Work instruction: From the entries below, copy every line that has the word "before".

Data shown:
BEGIN

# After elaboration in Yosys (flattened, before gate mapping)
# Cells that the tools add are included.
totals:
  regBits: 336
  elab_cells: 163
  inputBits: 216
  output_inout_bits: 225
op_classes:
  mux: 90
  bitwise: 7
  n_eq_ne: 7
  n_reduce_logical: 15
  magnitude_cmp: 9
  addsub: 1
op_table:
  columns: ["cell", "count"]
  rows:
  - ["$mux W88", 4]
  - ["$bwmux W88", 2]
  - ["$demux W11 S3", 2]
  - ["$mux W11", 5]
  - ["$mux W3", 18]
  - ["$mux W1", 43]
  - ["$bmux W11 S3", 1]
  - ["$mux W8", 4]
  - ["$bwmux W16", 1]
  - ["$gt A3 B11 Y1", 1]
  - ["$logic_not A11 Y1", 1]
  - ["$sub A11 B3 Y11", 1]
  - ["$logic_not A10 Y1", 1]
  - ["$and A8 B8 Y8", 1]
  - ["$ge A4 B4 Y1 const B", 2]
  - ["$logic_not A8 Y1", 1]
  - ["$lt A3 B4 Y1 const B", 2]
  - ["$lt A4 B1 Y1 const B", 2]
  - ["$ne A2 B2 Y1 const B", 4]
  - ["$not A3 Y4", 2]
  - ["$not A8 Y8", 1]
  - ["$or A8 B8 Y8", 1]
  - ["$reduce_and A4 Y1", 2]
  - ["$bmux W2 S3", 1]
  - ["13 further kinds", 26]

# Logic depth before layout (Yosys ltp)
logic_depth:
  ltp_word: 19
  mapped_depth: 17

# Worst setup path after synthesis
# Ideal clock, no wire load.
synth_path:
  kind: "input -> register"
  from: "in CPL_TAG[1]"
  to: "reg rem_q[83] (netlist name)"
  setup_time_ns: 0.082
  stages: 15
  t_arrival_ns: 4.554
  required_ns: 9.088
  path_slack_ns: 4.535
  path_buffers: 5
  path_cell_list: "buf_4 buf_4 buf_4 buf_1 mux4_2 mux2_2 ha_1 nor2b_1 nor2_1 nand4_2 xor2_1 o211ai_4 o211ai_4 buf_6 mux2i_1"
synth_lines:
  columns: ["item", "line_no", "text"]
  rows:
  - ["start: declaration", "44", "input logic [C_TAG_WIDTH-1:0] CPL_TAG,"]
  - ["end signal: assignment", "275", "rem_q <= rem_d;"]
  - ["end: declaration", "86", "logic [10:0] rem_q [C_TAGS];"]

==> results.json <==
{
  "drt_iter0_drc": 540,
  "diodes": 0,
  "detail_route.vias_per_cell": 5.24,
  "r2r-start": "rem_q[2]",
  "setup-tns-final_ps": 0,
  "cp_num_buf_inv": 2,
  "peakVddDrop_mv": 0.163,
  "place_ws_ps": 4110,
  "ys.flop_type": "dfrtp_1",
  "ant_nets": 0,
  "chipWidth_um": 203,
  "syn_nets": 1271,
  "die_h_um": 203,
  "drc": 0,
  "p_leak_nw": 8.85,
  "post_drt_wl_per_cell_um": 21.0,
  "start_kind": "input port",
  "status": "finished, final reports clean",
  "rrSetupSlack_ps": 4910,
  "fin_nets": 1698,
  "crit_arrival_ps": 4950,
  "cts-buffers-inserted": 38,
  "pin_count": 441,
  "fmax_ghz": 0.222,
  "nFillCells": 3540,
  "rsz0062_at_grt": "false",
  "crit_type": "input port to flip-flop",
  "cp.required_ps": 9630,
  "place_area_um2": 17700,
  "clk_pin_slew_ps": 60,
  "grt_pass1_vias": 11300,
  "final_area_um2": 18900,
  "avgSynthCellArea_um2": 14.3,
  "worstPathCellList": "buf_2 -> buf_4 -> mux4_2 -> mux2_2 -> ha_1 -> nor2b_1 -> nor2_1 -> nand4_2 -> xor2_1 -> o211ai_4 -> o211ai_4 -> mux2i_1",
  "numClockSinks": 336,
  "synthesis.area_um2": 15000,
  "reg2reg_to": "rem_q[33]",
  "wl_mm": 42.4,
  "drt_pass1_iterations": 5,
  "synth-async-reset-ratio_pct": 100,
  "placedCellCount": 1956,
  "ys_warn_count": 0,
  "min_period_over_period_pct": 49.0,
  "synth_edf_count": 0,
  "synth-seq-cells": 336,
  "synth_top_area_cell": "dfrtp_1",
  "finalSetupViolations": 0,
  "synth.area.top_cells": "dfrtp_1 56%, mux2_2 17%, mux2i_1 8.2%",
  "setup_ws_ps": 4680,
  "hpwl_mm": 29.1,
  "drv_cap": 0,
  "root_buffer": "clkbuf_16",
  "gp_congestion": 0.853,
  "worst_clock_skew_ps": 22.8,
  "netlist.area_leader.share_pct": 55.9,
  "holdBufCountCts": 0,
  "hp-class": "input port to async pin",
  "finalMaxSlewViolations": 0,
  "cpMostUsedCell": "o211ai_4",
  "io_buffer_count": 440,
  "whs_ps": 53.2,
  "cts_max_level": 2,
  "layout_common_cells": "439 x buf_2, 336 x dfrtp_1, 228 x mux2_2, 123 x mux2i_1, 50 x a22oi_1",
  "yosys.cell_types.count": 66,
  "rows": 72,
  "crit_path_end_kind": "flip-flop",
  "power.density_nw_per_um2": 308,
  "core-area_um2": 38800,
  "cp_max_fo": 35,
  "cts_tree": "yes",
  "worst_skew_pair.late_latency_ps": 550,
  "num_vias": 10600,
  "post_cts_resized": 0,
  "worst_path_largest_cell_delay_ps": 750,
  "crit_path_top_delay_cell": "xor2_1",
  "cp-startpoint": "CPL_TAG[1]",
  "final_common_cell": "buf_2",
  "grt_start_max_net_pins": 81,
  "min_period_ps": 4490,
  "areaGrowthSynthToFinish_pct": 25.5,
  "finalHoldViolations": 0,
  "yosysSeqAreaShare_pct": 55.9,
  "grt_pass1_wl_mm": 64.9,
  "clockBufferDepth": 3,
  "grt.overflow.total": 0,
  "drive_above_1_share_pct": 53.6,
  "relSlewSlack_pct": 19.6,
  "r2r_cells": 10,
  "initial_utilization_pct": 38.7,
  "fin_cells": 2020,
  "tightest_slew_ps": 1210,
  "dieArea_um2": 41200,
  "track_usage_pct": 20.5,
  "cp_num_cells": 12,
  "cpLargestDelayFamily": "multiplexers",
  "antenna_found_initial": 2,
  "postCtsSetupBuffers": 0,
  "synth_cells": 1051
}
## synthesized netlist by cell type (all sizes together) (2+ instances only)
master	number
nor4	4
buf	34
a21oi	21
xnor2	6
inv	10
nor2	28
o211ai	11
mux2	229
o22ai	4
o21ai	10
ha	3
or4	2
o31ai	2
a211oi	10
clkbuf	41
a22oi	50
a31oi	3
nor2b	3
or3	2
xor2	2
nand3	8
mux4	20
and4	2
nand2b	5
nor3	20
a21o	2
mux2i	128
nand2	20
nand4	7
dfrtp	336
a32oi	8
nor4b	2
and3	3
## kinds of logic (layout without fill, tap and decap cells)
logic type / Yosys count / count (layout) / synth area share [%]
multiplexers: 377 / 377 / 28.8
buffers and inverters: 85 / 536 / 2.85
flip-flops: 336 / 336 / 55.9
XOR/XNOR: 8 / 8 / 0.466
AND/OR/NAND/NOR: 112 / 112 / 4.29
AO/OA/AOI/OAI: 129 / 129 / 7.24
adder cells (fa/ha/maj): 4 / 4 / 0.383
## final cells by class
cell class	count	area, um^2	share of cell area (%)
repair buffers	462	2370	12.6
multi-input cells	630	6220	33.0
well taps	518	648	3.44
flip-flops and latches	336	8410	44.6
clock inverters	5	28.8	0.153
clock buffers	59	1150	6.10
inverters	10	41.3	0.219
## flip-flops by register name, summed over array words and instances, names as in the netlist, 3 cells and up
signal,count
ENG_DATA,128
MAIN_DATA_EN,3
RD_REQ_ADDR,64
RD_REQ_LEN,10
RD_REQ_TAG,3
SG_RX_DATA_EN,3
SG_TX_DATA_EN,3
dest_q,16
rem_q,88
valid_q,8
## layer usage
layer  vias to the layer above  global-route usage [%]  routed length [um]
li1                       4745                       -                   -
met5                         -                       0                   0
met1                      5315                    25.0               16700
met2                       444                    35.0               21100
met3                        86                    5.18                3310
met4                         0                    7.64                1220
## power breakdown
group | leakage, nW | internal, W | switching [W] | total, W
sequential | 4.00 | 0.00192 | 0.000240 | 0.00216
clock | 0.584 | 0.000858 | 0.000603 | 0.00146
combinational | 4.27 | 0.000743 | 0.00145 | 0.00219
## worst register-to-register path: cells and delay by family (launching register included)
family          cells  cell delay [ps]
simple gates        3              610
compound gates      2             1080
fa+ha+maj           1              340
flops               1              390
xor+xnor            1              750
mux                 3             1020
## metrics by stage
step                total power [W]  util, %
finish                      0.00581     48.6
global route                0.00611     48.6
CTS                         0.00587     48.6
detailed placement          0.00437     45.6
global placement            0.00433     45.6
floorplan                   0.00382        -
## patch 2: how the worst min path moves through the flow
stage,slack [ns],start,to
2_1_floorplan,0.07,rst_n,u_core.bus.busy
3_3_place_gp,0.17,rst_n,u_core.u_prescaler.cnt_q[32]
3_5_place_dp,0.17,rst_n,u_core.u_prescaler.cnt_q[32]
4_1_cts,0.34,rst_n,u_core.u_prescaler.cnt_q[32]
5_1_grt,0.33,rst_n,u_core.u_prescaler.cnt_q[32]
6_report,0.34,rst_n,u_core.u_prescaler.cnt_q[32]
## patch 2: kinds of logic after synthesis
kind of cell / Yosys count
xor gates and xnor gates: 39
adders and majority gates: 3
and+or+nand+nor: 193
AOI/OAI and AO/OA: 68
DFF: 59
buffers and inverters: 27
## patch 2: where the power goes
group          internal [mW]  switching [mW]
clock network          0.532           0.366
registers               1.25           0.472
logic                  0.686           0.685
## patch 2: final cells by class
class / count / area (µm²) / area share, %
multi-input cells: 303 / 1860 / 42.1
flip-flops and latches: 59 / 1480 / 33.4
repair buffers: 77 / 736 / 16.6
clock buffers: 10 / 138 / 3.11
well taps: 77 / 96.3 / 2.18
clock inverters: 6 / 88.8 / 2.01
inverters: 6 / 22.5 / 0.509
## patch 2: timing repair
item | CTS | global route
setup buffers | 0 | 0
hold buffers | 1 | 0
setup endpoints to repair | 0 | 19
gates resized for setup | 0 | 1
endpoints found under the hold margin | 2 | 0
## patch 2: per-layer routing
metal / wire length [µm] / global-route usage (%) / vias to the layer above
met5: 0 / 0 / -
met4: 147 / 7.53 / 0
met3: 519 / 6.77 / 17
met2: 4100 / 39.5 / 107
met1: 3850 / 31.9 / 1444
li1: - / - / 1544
File: config.mk
export PLATFORM = sky130hd
export DESIGN_NAME = load_resp_align
export DESIGN_NICKNAME = d
export VERILOG_FILES = /design/src/rtl/load_resp_align_pkg.sv /design/src/rtl/load_data_extract.sv /design/src/rtl/load_resp_align.sv
export SDC_FILE = /design/constraint.sdc
export NUM_CORES = 1
export LEC_CHECK = 0
export CAP_MARGIN = 10
export CORE_ASPECT_RATIO = 0.5
export CORE_MARGIN = 5
export CORE_UTILIZATION = 40
export DETAILED_ROUTE_END_ITERATION = 12
export DONT_BUFFER_PORTS = 1
export GPL_ROUTABILITY_DRIVEN = 0
export SLEW_MARGIN = 20
export SYNTH_ARGS = -nofsm -noshare
export SYNTH_HDL_FRONTEND = slang
export SYNTH_SLANG_ARGS = --single-unit
File: constraint.sdc
create_clock -name clk -period 1.6 [get_ports clk]
set_input_delay 0.32 -clock clk [delete_from_list [all_inputs] [get_ports clk]]
set_output_delay 0.32 -clock clk [all_outputs]
set_load 0.01 [all_outputs]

END

Answer to this task:
# After elaboration in Yosys (flattened, before gate mapping)
# Logic depth before layout (Yosys ltp)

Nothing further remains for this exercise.